FAROOQ: And it came down to basically the word of the police officers against a bunch of witnesses who had seen what happened. And the reasoning was if the police officer had been wearing a body camera, there would be video from the point of view of this officer that captured everything that could just lay to rest any kind of debate that was going on.

(SOUNDBITE OF ARCHIVED RECORDING)

OBAMA: The Justice Department has begun pilot programs to help police use body cameras and collect data on the use of force.

FAROOQ: And so over the next decade, the Department of Justice, we found, spent more than $184 million in grants given out to, I think, around a thousand police departments around the country. And in addition to that, a lot of cities across the country put money in from their own public budget - 50, $60 million for some of the big cities - to buy these cameras and all the software that goes with it.

SCHMITZ: I'm wondering. Did that money come with any strings attached, like, you know, a requirement that they need to make that footage publicly available or something like that?
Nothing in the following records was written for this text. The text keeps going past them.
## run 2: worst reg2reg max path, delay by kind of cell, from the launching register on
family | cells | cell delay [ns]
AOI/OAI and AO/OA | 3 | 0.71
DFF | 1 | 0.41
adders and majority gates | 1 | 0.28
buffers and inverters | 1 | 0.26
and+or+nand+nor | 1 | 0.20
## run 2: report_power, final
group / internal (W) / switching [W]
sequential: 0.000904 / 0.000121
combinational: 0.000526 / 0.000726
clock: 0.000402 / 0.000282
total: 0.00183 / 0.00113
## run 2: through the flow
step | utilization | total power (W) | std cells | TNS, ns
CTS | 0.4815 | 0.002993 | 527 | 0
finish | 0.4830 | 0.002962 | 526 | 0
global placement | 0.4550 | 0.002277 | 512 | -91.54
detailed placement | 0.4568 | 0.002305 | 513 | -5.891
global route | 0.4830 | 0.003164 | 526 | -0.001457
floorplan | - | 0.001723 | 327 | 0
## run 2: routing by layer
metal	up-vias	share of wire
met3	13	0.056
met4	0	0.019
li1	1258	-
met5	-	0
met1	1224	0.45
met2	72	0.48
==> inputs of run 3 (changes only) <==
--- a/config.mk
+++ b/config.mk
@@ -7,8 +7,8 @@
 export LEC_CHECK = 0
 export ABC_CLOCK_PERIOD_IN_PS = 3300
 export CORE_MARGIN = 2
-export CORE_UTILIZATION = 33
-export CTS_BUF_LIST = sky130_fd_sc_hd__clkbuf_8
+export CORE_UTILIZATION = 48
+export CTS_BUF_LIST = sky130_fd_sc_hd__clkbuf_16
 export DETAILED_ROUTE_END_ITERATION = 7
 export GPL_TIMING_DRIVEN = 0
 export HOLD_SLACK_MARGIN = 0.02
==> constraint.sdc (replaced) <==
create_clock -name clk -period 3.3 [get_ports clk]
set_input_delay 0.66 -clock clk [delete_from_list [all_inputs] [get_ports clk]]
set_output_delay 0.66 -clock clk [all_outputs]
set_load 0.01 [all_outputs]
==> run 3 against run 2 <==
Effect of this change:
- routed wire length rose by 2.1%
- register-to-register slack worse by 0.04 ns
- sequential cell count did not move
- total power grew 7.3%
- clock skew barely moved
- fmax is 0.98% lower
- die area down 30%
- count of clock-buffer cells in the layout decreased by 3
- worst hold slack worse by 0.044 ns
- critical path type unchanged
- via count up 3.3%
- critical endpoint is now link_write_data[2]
`config.mk`:
```
export PLATFORM = sky130hd
export DESIGN_NAME = f_edge_monitor
export DESIGN_NICKNAME = d
export VERILOG_FILES = /design/src/rtl/ex_pkg.sv /design/src/rtl/sync_ff.sv /design/src/rtl/f_edge_monitor.sv
export SDC_FILE = /design/constraint.sdc
export NUM_CORES = 1
export LEC_CHECK = 0
export BUFFER_PORTS_ARGS = -buffer_cell sky130_fd_sc_hd__buf_2
export CAP_MARGIN = 5
export CORE_MARGIN = 3
export CORE_UTILIZATION = 50
export DETAILED_ROUTE_END_ITERATION = 6
export HOLD_SLACK_MARGIN = 0.02
export PLACE_DENSITY = 0.75
export SKIP_CTS_REPAIR_TIMING = 1
export SYNTH_ARGS = -nofsm -noshare
export SYNTH_HDL_FRONTEND = slang
export SYNTH_SLANG_ARGS = --single-unit
```
`constraint.sdc`:
```
create_clock -name clk -period 2.15 [get_ports clk]
set_clock_uncertainty 0.1 [all_clocks]
set_input_delay 0.1075 -clock clk [delete_from_list [all_inputs] [get_ports clk]]
set_output_delay 0.1075 -clock clk [all_outputs]
set_load 0.01 [all_outputs]
```
`src/rtl/ex_pkg.sv`:
```
// Shared definitions for the f edge monitor.
//   state_t     : monitor FSM state encoding
//   DEF_CNT_W   : default width of the rise/fall edge counters
//   DEF_WIN_W   : default width of the window length and high-cycle counter
package ex_pkg;

   typedef enum logic [1:0] {
      ST_IDLE = 2'd0,
      ST_MEAS = 2'd1,
      ST_RPT  = 2'd2
   } state_t;

   localparam int DEF_CNT_W = 8;
   localparam int DEF_WIN_W = 16;

endpackage

```
`src/rtl/sync_ff.sv`:
```
// Single-bit multi-flop synchroniser for a signal asynchronous to clk.
//   clk   : sampling clock
//   rst_n : asynchronous active-low reset, clears the whole chain
//   d     : asynchronous input
//   q     : synchronised output, d delayed by STAGES clk edges
module sync_ff #(
   parameter int STAGES = 2
) (
   input  logic clk,
   input  logic rst_n,
   input  logic d,
   output logic q
);

   logic [STAGES-1:0] chain;

   always_ff @(posedge clk or negedge rst_n) begin
      if (!rst_n) begin
         chain <= '0;
      end else begin
         chain <= {chain[STAGES-2:0], d};
      end
   end

   assign q = chain[STAGES-1];

endmodule

```
`src/rtl/f_edge_monitor.sv`:
```
// Measures the synchronised f signal over a programmable window of clk cycles:
// rising edges, falling edges and high cycles, reported via valid/ready.
//   clk, rst_n          : clock, asynchronous active-low reset
//   f_in                : f from the demo stage, asynchronous to clk
//   start, win_len      : start a window of win_len cycles (accepted in IDLE only)
//   rpt_ready           : consumer accepts the report
//   busy, rpt_valid     : status / report valid
//   rise_cnt, fall_cnt  : saturating edge counts
//   high_cnt            : saturating count of cycles with f_sync high
//   f_sync              : synchronised f
//
// state   | meaning
// --------+--------------------------------------------------------------
// ST_IDLE | waiting for start, last report's counts still visible
// ST_MEAS | sampling f_sync once per cycle, win_left cycles to go
// ST_RPT  | counts frozen, rpt_valid held until rpt_ready
module f_edge_monitor
   import ex_pkg::*;
#(
   parameter int CNT_W       = DEF_CNT_W,
   parameter int WIN_W       = DEF_WIN_W,
   parameter int SYNC_STAGES = 2
) (
   input  logic             clk,
   input  logic             rst_n,
   input  logic             f_in,
   input  logic             start,
   input  logic [WIN_W-1:0] win_len,
   input  logic             rpt_ready,
   output logic             busy,
   output logic             rpt_valid,
   output logic [CNT_W-1:0] rise_cnt,
   output logic [CNT_W-1:0] fall_cnt,
   output logic [WIN_W-1:0] high_cnt,
   output logic             f_sync
);

   state_t           state;
   state_t           state_nxt;
   logic [WIN_W-1:0] win_left;
   logic             f_prev;
   logic             accept;

   sync_ff #(.STAGES(SYNC_STAGES)) u_sync (
      .clk   (clk),
      .rst_n (rst_n),
      .d     (f_in),
      .q     (f_sync)
   );

   assign accept = (state == ST_IDLE) && start;

   always_ff @(posedge clk or negedge rst_n) begin
      if (!rst_n) begin
         state <= ST_IDLE;
      end else begin
         state <= state_nxt;
      end
   end

   always_comb begin
      state_nxt = state;
      busy      = 1'b0;
      rpt_valid = 1'b0;
      case (state)
         ST_IDLE: begin
            if (start) begin
               state_nxt = (win_len == '0) ? ST_RPT : ST_MEAS;
            end
         end
         ST_MEAS: begin
            busy = 1'b1;
            if (win_left == WIN_W'(1)) begin
               state_nxt = ST_RPT;
            end
         end
         ST_RPT: begin
            busy      = 1'b1;
            rpt_valid = 1'b1;
            if (rpt_ready) begin
               state_nxt = ST_IDLE;
            end
         end
         default: state_nxt = ST_IDLE;
      endcase
   end

   // f_prev is seeded from f_sync on start so a window opening while f is
   // already high does not count a phantom rising edge.
   always_ff @(posedge clk or negedge rst_n) begin
      if (!rst_n) begin
         win_left <= '0;
         f_prev   <= 1'b0;
         rise_cnt <= '0;
         fall_cnt <= '0;
         high_cnt <= '0;
      end else if (accept) begin
         win_left <= win_len;
         f_prev   <= f_sync;
         rise_cnt <= '0;
         fall_cnt <= '0;
         high_cnt <= '0;
      end else if (state == ST_MEAS) begin
         if (f_sync && !f_prev && (rise_cnt != '1)) begin
            rise_cnt <= rise_cnt + 1'b1;
         end
         if (!f_sync && f_prev && (fall_cnt != '1)) begin
            fall_cnt <= fall_cnt + 1'b1;
         end
         if (f_sync && (high_cnt != '1)) begin
            high_cnt <= high_cnt + 1'b1;
         end
         f_prev   <= f_sync;
         win_left <= win_left - 1'b1;
      end
   end

endmodule
```
$ cat src/rtl/seq_event_arbiter.sv
// Collects single-cycle hits from three sequence detectors and offers them one at a time
// to a ready/valid consumer in round-robin order, flagging hits lost to overrun.
module seq_event_arbiter
  import seq_arb_pkg::*;
#(
  parameter int unsigned CNT_W = 8
) (
  input  logic              clk,
  input  logic              reset,
  input  logic              hit_w,
  input  logic              hit_x,
  input  logic              hit_y,
  input  logic [2:0]        en,
  input  logic              evt_ready,
  input  logic              clr_drop,
  output logic              evt_valid,
  output logic [1:0]        evt_id,
  output logic [CNT_W-1:0]  evt_count,
  output logic [2:0]        drop_flag
);

  arb_state_e        state_q, state_d;
  logic [2:0]        pending_q, pending_d;
  logic [1:0]        evt_id_q, evt_id_d;
  logic [1:0]        last_grant_q, last_grant_d;
  logic [CNT_W-1:0]  count_q, count_d;
  logic [2:0]        drop_q, drop_d;

  logic [2:0]        hit_vec;
  logic [2:0]        grant_vec;
  logic [2:0]        drop_evt;
  logic [1:0]        winner;
  logic              any_valid;

  assign hit_vec = {hit_y, hit_x, hit_w} & en;

  rr_pick3 u_rr_pick3 (
    .pending    (pending_q),
    .last_grant (last_grant_q),
    .winner     (winner),
    .any_valid  (any_valid)
  );

  always_comb begin
    state_d      = state_q;
    evt_id_d     = evt_id_q;
    last_grant_d = last_grant_q;
    count_d      = count_q;
    grant_vec    = 3'b000;
    unique case (state_q)
      IDLE: begin
        if (any_valid) begin
          state_d   = OFFER;
          evt_id_d  = winner;
          grant_vec = 3'b001 << winner;
        end
      end
      OFFER: begin
        if (evt_ready) begin
          state_d      = IDLE;
          last_grant_d = evt_id_q;
          count_d      = count_q + CNT_W'(1);
        end
      end
      default: state_d = IDLE;
    endcase

    // A hit landing on the bit being granted re-arms it instead of counting as overrun.
    drop_evt  = hit_vec & pending_q & ~grant_vec;
    pending_d = (pending_q & ~grant_vec) | hit_vec;
    drop_d    = (clr_drop ? 3'b000 : drop_q) | drop_evt;
  end

  always_ff @(posedge clk or posedge reset) begin
    if (reset) begin
      state_q      <= IDLE;
      pending_q    <= 3'b000;
      evt_id_q     <= CH_W;
      last_grant_q <= CH_Y;
      count_q      <= '0;
      drop_q       <= 3'b000;
    end else begin
      state_q      <= state_d;
      pending_q    <= pending_d;
      evt_id_q     <= evt_id_d;
      last_grant_q <= last_grant_d;
      count_q      <= count_d;
      drop_q       <= drop_d;
    end
  end

  assign evt_valid = (state_q == OFFER);
  assign evt_id    = evt_id_q;
  assign evt_count = count_q;
  assign drop_flag = drop_q;

endmodule

$ cat config.mk
export PLATFORM = sky130hd
export DESIGN_NAME = seq_event_arbiter
export DESIGN_NICKNAME = d
export VERILOG_FILES = /design/src/rtl/seq_arb_pkg.sv /design/src/rtl/rr_pick3.sv /design/src/rtl/seq_event_arbiter.sv
export SDC_FILE = /design/constraint.sdc
export NUM_CORES = 1
export LEC_CHECK = 0
export ABC_AREA = 0
export BUFFER_PORTS_ARGS = -buffer_cell sky130_fd_sc_hd__buf_2
export CAP_MARGIN = 20
export CORE_UTILIZATION = 53
export CTS_CLUSTER_DIAMETER = 40
export DETAILED_ROUTE_END_ITERATION = 6
export GPL_TIMING_DRIVEN = 0
export PLACE_DENSITY = 0.8
export SYNTH_ARGS = -nofsm -noshare
export SYNTH_HDL_FRONTEND = slang
export SYNTH_SLANG_ARGS = --single-unit
export TNS_END_PERCENT = 100
$ cat constraint.sdc
create_clock -name clk -period 2.65 [get_ports clk]
set_clock_uncertainty 0.15 [all_clocks]
set_input_delay 0.1325 -clock clk [delete_from_list [all_inputs] [get_ports clk]]
set_output_delay 0.1325 -clock clk [all_outputs]
set_load 0.005 [all_outputs]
FAROOQ: No, it didn't come with any strings attached. And the Department of Justice, you know, has had a hard time putting, you know, conditions on different funding like that, not just for body cameras but also, you know, funding that goes towards police buying, you know, weapons or protective gear or other equipment.

SCHMITZ: Omar, you had - in your second article about this, you wrote about the case of Joseph Pettaway. Can you talk a little bit about that?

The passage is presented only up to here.